Last week when I ran 6.25 miles for the first time, I was on cloud 9. I felt great the entire time. I felt like a badass afterward. I wondered if I’d hit that runner’s high that I’d heard so much about. But best of all, I felt like I could do this half marathon.
Today I’m feeling less confident and rather blergy.
Since then my runs have ranged from “meh” to “Like, OUCH,” most recently ending in “ERMAHGERD THIRS SERKS!” My right foot’s inner arch hurts, making my ankle hurt, and radiating up my leg. I can’t depend on my right leg for any strength during a run. Stepping off a curb or over some wacky terrain the wrong way could possibly cause my whole leg to give out. Hopefully no one will be watching when that happens. OR maybe they will be, and I just might make someone’s day. SILVER LINING, Y’ALL.

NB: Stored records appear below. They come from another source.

## src/rtl/spi_regfile.sv

```systemverilog
// spi_regfile: SPI mode-0 slave front end to a bank of NREG 8-bit configuration registers.
// Writes land in a shadow copy and are committed to cfg_vec atomically when chip select
// rises. Optional build macro SPI_REGFILE_READBACK_EN adds a MISO shifter for register
// readback; without it spi_miso is tied low.
module spi_regfile #(
  parameter int unsigned             NREG      = 8,
  parameter logic [NREG*8-1:0]       RESET_VAL = {NREG{8'h00}}
) (
  input  logic              clk,
  input  logic              rst,
  input  logic              spi_clk,
  input  logic              spi_csn,
  input  logic              spi_mosi,
  output logic              spi_miso,
  output logic [NREG*8-1:0] cfg_vec,
  output logic              cfg_update,
  output logic              busy
);

  typedef enum logic [1:0] {StWaitCs, StIdle, StCmd, StData} state_e;

  logic csn_meta_q, csn_sync_q, csn_prev_q;
  logic sclk_meta_q, sclk_sync_q, sclk_prev_q;
  logic mosi_meta_q, mosi_sync_q;

  // Two-flop synchronizers plus one history flop for edge detection; reset to idle bus levels.
  always_ff @(posedge clk) begin
    if (rst) begin
      csn_meta_q  <= 1'b1;
      csn_sync_q  <= 1'b1;
      csn_prev_q  <= 1'b1;
      sclk_meta_q <= 1'b0;
      sclk_sync_q <= 1'b0;
      sclk_prev_q <= 1'b0;
      mosi_meta_q <= 1'b0;
      mosi_sync_q <= 1'b0;
    end else begin
      csn_meta_q  <= spi_csn;
      csn_sync_q  <= csn_meta_q;
      csn_prev_q  <= csn_sync_q;
      sclk_meta_q <= spi_clk;
      sclk_sync_q <= sclk_meta_q;
      sclk_prev_q <= sclk_sync_q;
      mosi_meta_q <= spi_mosi;
      mosi_sync_q <= mosi_meta_q;
    end
  end

  logic csn_rise, csn_fall, sclk_rise;
  assign csn_rise  = csn_sync_q & ~csn_prev_q;
  assign csn_fall  = ~csn_sync_q & csn_prev_q;
  assign sclk_rise = sclk_sync_q & ~sclk_prev_q;

  state_e            state_q, state_d;
  logic [1:0]        settle_q, settle_d;
  logic [2:0]        bit_cnt_q, bit_cnt_d;
  logic [7:0]        rx_q, rx_d;
  logic [6:0]        addr_q, addr_d;
  logic              wr_q, wr_d;
  logic              got_byte_q, got_byte_d;
  logic [NREG*8-1:0] shadow_q, shadow_d;
  logic [NREG*8-1:0] cfg_q, cfg_d;
  logic              upd_q, upd_d;

  logic [7:0] rx_next;
  logic       byte_done;
  logic       addr_in_range;
  logic [6:0] addr_next;

  assign rx_next       = {rx_q[6:0], mosi_sync_q};
  assign byte_done     = sclk_rise && (bit_cnt_q == 3'd7);
  assign addr_in_range = ({1'b0, addr_q} < 8'(NREG));

  // Address advance: wrap inside the bank, saturate at 127 outside it.
  always_comb begin
    addr_next = addr_q + 7'd1;
    if (addr_in_range) begin
      if ({1'b0, addr_q} == 8'(NREG - 1)) addr_next = 7'd0;
    end else if (addr_q == 7'd127) begin
      addr_next = 7'd127;
    end
  end

  // Frame FSM: command decode, shadow writes, commit on chip-select release.
  always_comb begin
    state_d    = state_q;
    settle_d   = settle_q;
    bit_cnt_d  = bit_cnt_q;
    rx_d       = rx_q;
    addr_d     = addr_q;
    wr_d       = wr_q;
    got_byte_d = got_byte_q;
    shadow_d   = shadow_q;
    cfg_d      = cfg_q;
    upd_d      = 1'b0;

    unique case (state_q)
      StWaitCs: begin
        // Synchronizer contents are forced high by reset; let them flush before trusting csn.
        shadow_d = cfg_q;
        if (settle_q != 2'd3) begin
          settle_d = settle_q + 2'd1;
        end else if (csn_sync_q) begin
          state_d = StIdle;
        end
      end
      StIdle: begin
        shadow_d   = cfg_q;
        bit_cnt_d  = 3'd0;
        got_byte_d = 1'b0;
        if (csn_fall) state_d = StCmd;
      end
      StCmd: begin
        if (csn_rise) begin
          state_d = StIdle;
        end else if (sclk_rise) begin
          rx_d      = rx_next;
          bit_cnt_d = bit_cnt_q + 3'd1;
          if (byte_done) begin
            wr_d    = rx_next[7];
            addr_d  = rx_next[6:0];
            state_d = StData;
          end
        end
      end
      StData: begin
        if (csn_rise) begin
          state_d = StIdle;
          if (wr_q && got_byte_q) begin
            cfg_d = shadow_q;
            upd_d = 1'b1;
          end else begin
            shadow_d = cfg_q;
          end
        end else if (sclk_rise) begin
          rx_d      = rx_next;
          bit_cnt_d = bit_cnt_q + 3'd1;
          if (byte_done) begin
            if (wr_q && addr_in_range) begin
              shadow_d[8*int'(addr_q) +: 8] = rx_next;
              got_byte_d                    = 1'b1;
            end
            addr_d = addr_next;
          end
        end
      end
      default: state_d = StWaitCs;
    endcase
  end

  // Frame state and register storage; reset wins over a same-cycle commit.
  always_ff @(posedge clk) begin
    if (rst) begin
      state_q    <= StWaitCs;
      settle_q   <= 2'd0;
      bit_cnt_q  <= 3'd0;
      rx_q       <= 8'h00;
      addr_q     <= 7'd0;
      wr_q       <= 1'b0;
      got_byte_q <= 1'b0;
      shadow_q   <= RESET_VAL;
      cfg_q      <= RESET_VAL;
      upd_q      <= 1'b0;
    end else begin
      state_q    <= state_d;
      settle_q   <= settle_d;
      bit_cnt_q  <= bit_cnt_d;
      rx_q       <= rx_d;
      addr_q     <= addr_d;
      wr_q       <= wr_d;
      got_byte_q <= got_byte_d;
      shadow_q   <= shadow_d;
      cfg_q      <= cfg_d;
      upd_q      <= upd_d;
    end
  end

  assign cfg_vec    = cfg_q;
  assign cfg_update = upd_q;
  assign busy       = (state_q == StCmd) || (state_q == StData);

`ifdef SPI_REGFILE_READBACK_EN
  logic       sclk_fall;
  logic [7:0] tx_q, tx_d;
  logic       tx_skip_q, tx_skip_d;
  logic [6:0] rd_addr;
  logic [7:0] rd_data;

  assign sclk_fall = ~sclk_sync_q & sclk_prev_q;

  // Register to present next: the command's start address, or the post-increment address.
  always_comb begin
    rd_addr = (state_q == StCmd) ? rx_next[6:0] : addr_next;
    rd_data = 8'h00;
    if ({1'b0, rd_addr} < 8'(NREG)) rd_data = cfg_q[8*int'(rd_addr) +: 8];
  end

  // MISO shifter: load on the last sampled bit, hold over the trailing fall of that bit,
  // then shift once per later fall so bit7 is stable for the master's first sample.
  always_comb begin
    tx_d      = tx_q;
    tx_skip_d = tx_skip_q;
    if (((state_q == StCmd) || (state_q == StData)) && !csn_rise) begin
      if (byte_done && (((state_q == StCmd) && !rx_next[7]) ||
                        ((state_q == StData) && !wr_q))) begin
        tx_d      = rd_data;
        tx_skip_d = 1'b1;
      end else if (sclk_fall && (state_q == StData)) begin
        if (tx_skip_q) tx_skip_d = 1'b0;
        else           tx_d      = {tx_q[6:0], 1'b0};
      end
    end else begin
      tx_d      = 8'h00;
      tx_skip_d = 1'b0;
    end
  end

  // MISO shifter state.
  always_ff @(posedge clk) begin
    if (rst) begin
      tx_q      <= 8'h00;
      tx_skip_q <= 1'b0;
    end else begin
      tx_q      <= tx_d;
      tx_skip_q <= tx_skip_d;
    end
  end

  assign spi_miso = (state_q == StData) & tx_q[7];
`else
  assign spi_miso = 1'b0;
`endif

endmodule
```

I had a shoe fitting at Luke’s Locker at our Zooma training kickoff a few weeks ago. Shannon was super knowledgeable and really took a hard look at how I walked and jogged, inspected my shoes for signs of how I run, and thank God I had on good socks that day so she wasn’t subjected to my normally dingy whites. It’s the little things. She told me that I slightly overpronate and fitted me for a light stability shoe. I decided to wait until I could justify spending $115 on shoes, and unfortunately I think that time has come. Last time I bought a pair of shoes that cost that much I was a carefree teenager and Doc Martens were still in style.

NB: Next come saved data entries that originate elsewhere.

<file path="config.mk">
export PLATFORM = sky130hd
export DESIGN_NAME = aud_trace_packer
export DESIGN_NICKNAME = d
export VERILOG_FILES = /design/src/rtl/aud_trace_packer.sv
export SDC_FILE = /design/constraint.sdc
export NUM_CORES = 1
export LEC_CHECK = 0
export CAP_MARGIN = 30
export CELL_PAD_IN_SITES_DETAIL_PLACEMENT = 0
export CELL_PAD_IN_SITES_GLOBAL_PLACEMENT = 1
export CORE_UTILIZATION = 45
export CTS_CLUSTER_DIAMETER = 80
export CTS_CLUSTER_SIZE = 12
export DETAILED_ROUTE_END_ITERATION = 8
export HOLD_SLACK_MARGIN = 0.05
export PLACE_DENSITY_LB_ADDON = 0.1
export REMOVE_ABC_BUFFERS = 1
export SETUP_SLACK_MARGIN = 0.15
export SYNTH_ARGS = -nofsm -noshare
export SYNTH_HDL_FRONTEND = slang
export SYNTH_SLANG_ARGS = --single-unit
export TNS_END_PERCENT = 30
</file>
<file path="constraint.sdc">
create_clock -name clk -period 5.2 [get_ports clk]
set_input_delay 1.56 -clock clk [delete_from_list [all_inputs] [get_ports clk]]
set_output_delay 1.56 -clock clk [all_outputs]
set_load 0.005 [all_outputs]
</file>
<file path="src/rtl/aud_trace_packer.sv">
// AUD branch-trace packer: synchronises the receiver's oe strobe, queues trace entries and
// serialises them as byte frames. Optional timestamp field: define AUD_PKT_TIMESTAMP_EN.
module aud_trace_packer #(
    parameter int FIFO_AW = 4,
    parameter int OVF_W   = 16
) (
    input  logic               clk,
    input  logic               rst,
    input  logic [31:0]        br_addr,
    input  logic               addr_valid,
    input  logic               oe,
    input  logic               buserror,
    output logic [7:0]         tx_data,
    output logic               tx_valid,
    input  logic               tx_ready,
    output logic [FIFO_AW:0]   fifo_level,
    output logic [OVF_W-1:0]   ovf_cnt
);

    localparam int DEPTH = 1 << FIFO_AW;
    localparam logic [FIFO_AW:0] LEVEL_FULL = (FIFO_AW+1)'(DEPTH);

`ifdef AUD_PKT_TIMESTAMP_EN
    localparam int   ENTRY_W = 51;
    localparam logic TS_BIT  = 1'b1;
`else
    localparam int   ENTRY_W = 35;
    localparam logic TS_BIT  = 1'b0;
`endif

    typedef enum logic [2:0] {IDLE, HDR, A0, A1, A2, A3, T0, T1} state_t;

    // ---------------- synchronisers ----------------
    logic oe_s1, oe_s2, oe_s3;
    logic be_s1, be_s2;
    logic push;

    always_ff @(posedge clk or posedge rst) begin
        if (rst) begin
            oe_s1 <= 1'b0;
            oe_s2 <= 1'b0;
            oe_s3 <= 1'b0;
            be_s1 <= 1'b0;
            be_s2 <= 1'b0;
        end else begin
            oe_s1 <= oe;
            oe_s2 <= oe_s1;
            oe_s3 <= oe_s2;
            be_s1 <= buserror;
            be_s2 <= be_s1;
        end
    end

    assign push = oe_s2 & ~oe_s3;

`ifdef AUD_PKT_TIMESTAMP_EN
    logic [15:0] ts_cnt;

    always_ff @(posedge clk or posedge rst) begin
        if (rst) ts_cnt <= '0;
        else     ts_cnt <= ts_cnt + 16'd1;
    end
`endif

    // ---------------- entry FIFO ----------------
    logic [ENTRY_W-1:0] mem [DEPTH];
    logic [FIFO_AW-1:0] wr_ptr, rd_ptr;
    logic [FIFO_AW:0]   level;
    logic               lost_pending;
    logic [ENTRY_W-1:0] wr_entry, rd_entry;
    logic               pop, wr_en, drop, full;

    assign full  = (level == LEVEL_FULL);
    // A pop in the same cycle frees the slot, so a full FIFO still takes the push.
    assign wr_en = push & (~full | pop);
    assign drop  = push & full & ~pop;

`ifdef AUD_PKT_TIMESTAMP_EN
    assign wr_entry = {ts_cnt, lost_pending, be_s2, addr_valid, br_addr};
`else
    assign wr_entry = {lost_pending, be_s2, addr_valid, br_addr};
`endif
    assign rd_entry = mem[rd_ptr];

    always_ff @(posedge clk) begin
        if (wr_en) mem[wr_ptr] <= wr_entry;
    end

    always_ff @(posedge clk or posedge rst) begin
        if (rst) begin
            wr_ptr       <= '0;
            rd_ptr       <= '0;
            level        <= '0;
            lost_pending <= 1'b0;
            ovf_cnt      <= '0;
        end else begin
            if (wr_en) wr_ptr <= wr_ptr + FIFO_AW'(1);
            if (pop)   rd_ptr <= rd_ptr + FIFO_AW'(1);
            case ({wr_en, pop})
                2'b10:   level <= level + (FIFO_AW+1)'(1);
                2'b01:   level <= level - (FIFO_AW+1)'(1);
                default: level <= level;
            endcase
            if (drop) begin
                lost_pending <= 1'b1;
                if (ovf_cnt != '1) ovf_cnt <= ovf_cnt + OVF_W'(1);
            end else if (wr_en) begin
                lost_pending <= 1'b0;
            end
        end
    end

    assign fifo_level = level;

    // ---------------- serializer ----------------
    state_t             state, next_state;
    logic [ENTRY_W-1:0] shreg;
    logic               frame_done;

    always_ff @(posedge clk or posedge rst) begin
        if (rst) begin
            state <= IDLE;
            shreg <= '0;
        end else begin
            state <= next_state;
            if (pop) shreg <= rd_entry;
        end
    end

    always_comb begin
        next_state = state;
        pop        = 1'b0;
        tx_valid   = 1'b0;
        tx_data    = '0;
        frame_done = 1'b0;
        case (state)
            IDLE: begin
                if (level != '0) begin
                    pop        = 1'b1;
                    next_state = HDR;
                end
            end
            HDR: begin
                tx_valid = 1'b1;
                tx_data  = {4'b1010, TS_BIT, shreg[33], shreg[34], shreg[32]};
                if (tx_ready) next_state = A0;
            end
            A0: begin
                tx_valid = 1'b1;
                tx_data  = shreg[7:0];
                if (tx_ready) next_state = A1;
            end
            A1: begin
                tx_valid = 1'b1;
                tx_data  = shreg[15:8];
                if (tx_ready) next_state = A2;
            end
            A2: begin
                tx_valid = 1'b1;
                tx_data  = shreg[23:16];
                if (tx_ready) next_state = A3;
            end
            A3: begin
                tx_valid = 1'b1;
                tx_data  = shreg[31:24];
`ifdef AUD_PKT_TIMESTAMP_EN
                if (tx_ready) next_state = T0;
`else
                if (tx_ready) frame_done = 1'b1;
`endif
            end
`ifdef AUD_PKT_TIMESTAMP_EN
            T0: begin
                tx_valid = 1'b1;
                tx_data  = shreg[42:35];
                if (tx_ready) next_state = T1;
            end
            T1: begin
                tx_valid = 1'b1;
                tx_data  = shreg[50:43];
                if (tx_ready) frame_done = 1'b1;
            end
`endif
            default: next_state = IDLE;
        endcase
        // Last byte accepted: reload straight into HDR when more entries wait.
        if (frame_done) begin
            if (level != '0) begin
                pop        = 1'b1;
                next_state = HDR;
            end else begin
                next_state = IDLE;
            end
        end
    end

endmodule

</file>
# Yosys cells after proc, flatten, opt, wreduce, memory -nomap -nowiden
# Memories as Yosys holds them, arrays and structs flattened. A register that Yosys moved wholly into a read port is not among the register bits.
# Index checks and enable logic that the tools add are counted.
classes:
  add_sub_neg: 5
  n_eq_ne: 15
  muxes: 21
  bitwise: 8
  reduce_logical: 7
op_table:
  columns: ["op", "n"]
  rows:
  - ["$pmux W8 S5", 1]
  - ["$mux W3", 6]
  - ["$pmux W3 S6", 1]
  - ["$add A16 B1 Y16 const B", 1]
  - ["$ne A16 B16 Y1 const B", 1]
  - ["$ne A3 B3 Y1 const B", 5]
  - ["$mux W1", 12]
  - ["$pmux W5 S2", 1]
  - ["$add A4 B1 Y4 const B", 2]
  - ["$eq A3 B2 Y1 const B", 2]
  - ["$eq A3 B3 Y1 const B", 2]
  - ["$reduce_and A6 Y1", 1]
  - ["$add A5 B1 Y5 const B", 1]
  - ["$eq A5 B5 Y1 const B", 1]
  - ["$reduce_bool A5 Y1", 1]
  - ["$reduce_or A5 Y1", 1]
  - ["$sub A5 B1 Y5 const B", 1]
  - ["$and A1 B1 Y1", 4]
  - ["$reduce_bool A2 Y1", 2]
  - ["$eq A3 B1 Y1 const B", 1]
  - ["$logic_not A3 Y1", 1]
  - ["$not A1 Y1", 3]
  - ["$eq A2 B1 Y1 const B", 1]
  - ["$eq A2 B2 Y1 const B", 1]
  - ["3 further kinds", 3]
word_totals:
  ff_bits: 38
  ram_bits: 560
  in_bits: 38
  wordCells: 68
  memories: 1
memory_table:
  columns: ["name", "depth", "word_bits", "rd", "rd_clocked_by_memory_dff", "wr", "line_no", "rtl"]
  rows:
  - ["mem", 16, 35, 1, 1, 1, "66", "logic [ENTRY_W-1:0] mem [DEPTH];"]

# Longest topological paths before layout
# Gate-level depths: netlist of the first run.
logic_depth:
  ltp_word: 9
  depth_mapped: 11

# Least setup slack after synthesis of the first run
# OpenSTA, ideal clock, no wires.
synth_timing:
  path_type: "input-to-reg"
  startpoint: "in tx_ready"
  endpoint: "mem mem[3][0] (enable)"
  arrival_time_ns: 4.880
  required_ns: 4.729
  setup_slack_ns: -0.150
  stages: 5
  path_buffers: 0
  path_cell_list: "and4b_1 nor4_4 nor2_1 nand2_1 nor3_1"
synth_via:
  elab_chain_len: 7
synth_lines:
  columns: ["element", "line_no", "rtl"]
  rows:
  - ["start, declared", "15", "input logic tx_ready,"]
  - ["$mux W1", "169", "if (tx_ready) frame_done = 1'b1;"]
  - ["$mux W1", "136", "case (state)"]
  - ["$mux W1", "187", "if (frame_done) begin"]
  - ["$or A1 B1 Y1", "75", "assign wr_en = push & (~full | pop);"]
  - ["$and A1 B1 Y1", "75", null]
  - ["$mux W1", "86", "if (wr_en) mem[wr_ptr] <= wr_entry;"]
  - ["$mux W1 (not written as such)", "86", null]
  - ["end, declared", "66", null]
# No other way between the ends.

# Final worst setup path of the first run
layout_timing:
  startpoint: "reg state[2]"
  endpoint: "out tx_data[3]"
layout_via:
  elab_chain_len: 2
  word_cells_on_any_way: 6
  cone_classes: "eq/ne (5); mux (1)"
layout_lines:
  columns: ["element", "line_no", "rtl"]
  rows:
  - ["start, declared", "116", "state_t state, next_state;"]
  - ["start signal, assigned", "125", "state <= next_state;"]
  - ["$eq A3 B3 Y1 (tied with other cells)", "136", null]
  - ["$pmux W8 S5 *", "136", null]
  - ["end, declared", "13", "output logic [7:0] tx_data,"]
# Every way passes the cells marked *; elsewhere a longest branch is shown, timed or not.

==> impl_metrics.ini, run 1 <==
[global_routing]
grt_use_met3_pct = 3.05
grtUsageMet1_pct = 32.7
top_usage_layer = met1
antenna_found_initial = 1
grt_overflow = 0
met2_usage_pct = 28.1
grt_pass1_wl_um = 81000
grtUsageTotal_pct = 20.1
grt_max_degree = 56
grt_pass1_vias = 11743

[die]
start_util_pct = 45.5
coreArea_um2 = 53800
fp.dieArea_um2 = 55400
dieHeight_um = 235
rows = 85
io_pins = 68
die_x_um = 235

[logic_synthesis]
async_flop_share_pct = 11.5
ys_seq_elements = 633
synthDominantCellAreaShare_pct = 68.6
synth_edf_count = 560
netlist_area_um2 = 24500
synthDistinctLibCells = 49
netlist_instances = 1177
synth-main-ff-cell = edfxtp_1
yosysSeqAreaShare_pct = 76.1
synth_top_area_cell = edfxtp_1
yosysWarningCount = 0
syn_area_per_cell_um2 = 20.8
synth_area_leaders = edfxtp_1 (69%), mux4_2 (13%), dfrtp_1 (7.5%), mux2i_1 (3.1%), o221ai_1 (1.3%)

[place]
dp_worst_setup_slack_ps = 781
hpwl_um = 33100
io_buffers = 67
gp_congestion = 0.744
placed_cells = 1914

[routing]
drc_errors = 0
drt_iter0_markers = 1137
first_pass_iters = 7
wl_per_cell_um = 26.8
antenna_left = 0
postRouteWirelength_um = 54300
viasPerCell = 5.75
vias = 11638

[timing]
worstMarginPinSlew_ps = 943
finalHoldViolCount = 0
fin_crit_ps = 4500
fmax_mhz = 222
fin_hold_ws_ps = 354
timing.final.crit_share_pct = 86.4
timing.slew.headroom_pct = 37.1
fin_ws_ps = 705
final.setup_skew_ps = 16.6
setup_viol = 0
rsz0062_at_grt = false
slew_violations = 0

[finish]
stdcell_count = 2024
multiInputGateArea_um2 = 5690
fin_util_pct = 52.2
seq_area_um2 = 18700
n_antenna_cell = 0
layout_commonest_cell = edfxtp_1
drive_above_1_share_pct = 20.9
layout_common_cells = edfxtp_1 (560), mux4_2 (140), mux2i_1 (75), dfrtp_1 (70), clkdlybuf4s50_1 (67)
area_growth_pct = 14.7
num-nets-final = 1325
fill_cells = 4260

[clock_network]
insertion_delay_ps = 620
cts_setup_buffers = 0
clk_pin_slew_worst_paths_ps = 60
h-tree-depth = 2
cts_sinks = 633
numCtsBuffers = 59
cts_tree = yes
cts_buffer_depth = 3
ctsHoldBuffers = 0
cts.repair.resized = 0
root_buffer = clkbuf_16

[job]
maxCapViolations = 0

[power]
power.internal_mw = 10.0
power_frac_seq_pct = 45.1
pwr-share-clk_pct = 27.8
p_leak_nw = 9.15
fin_total_pwr_mw = 14.5
p_sw_mw = 4.43
comb_power_share_pct = 27.1
p_per_area_nw_per_um2 = 515
power.share.switching_pct = 30.6
ir_drop_mv = 0.405

[critical_path]
endpoint_kind = output port
crit_fanout = 15
path_cells = inv_1 -> nor2_1 -> buf_4 -> o211ai_1 -> o21ai_0 -> clkdlybuf4s50_1
start_kind = flop
critical_path_class = flop to output port
worstPathRequired_ps = 3640
worst_path_max_delay_cell = dfrtp_1
crit_arrival_ps = 2940
cpPeakStageDelay_ps = 690

[worst_hold_path]
min-delay-path-class = flop to flop

[status]
outcome = finished clean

It’s probably the pain talking, but since no run has been good like the one I mentioned above, I’m feeling down and discouraged. I love that I’m training for this race. I’ve always “meant” to register for a race, but never actually did. This gives me something to shoot for. Training for something gives me a goal and a challenge, and I’d be lying if I said I didn’t love it when the girls run down the street calling out, “Look! I’m essercising!”
But it’s proving to be quite challenging indeed. How naive of me to think I could just go out and train for this thing with no real knowledge of the sport. How silly I was to think there would be no ill effects on my body and that I, of all people, could avoid injury. I’ve been to the ER 10+ times in my life. Avoiding injury just isn’t something I do.
So this means I’m now looking into things like compression socks, Trigger Point, calf sleeves, and MY BRAIN IS ABOUT TO EXPLODE. And my leg still hurts.
I have 7 miles on the calendar this weekend — meaning Sunday since I’ll be at MomCom Austin all day Saturday. Check in with me Sunday night to see if I’m still alive, mkay? And let me know if you’ve ever hit a wall during training where you just didn’t feel like you could — or wanted to — go any further.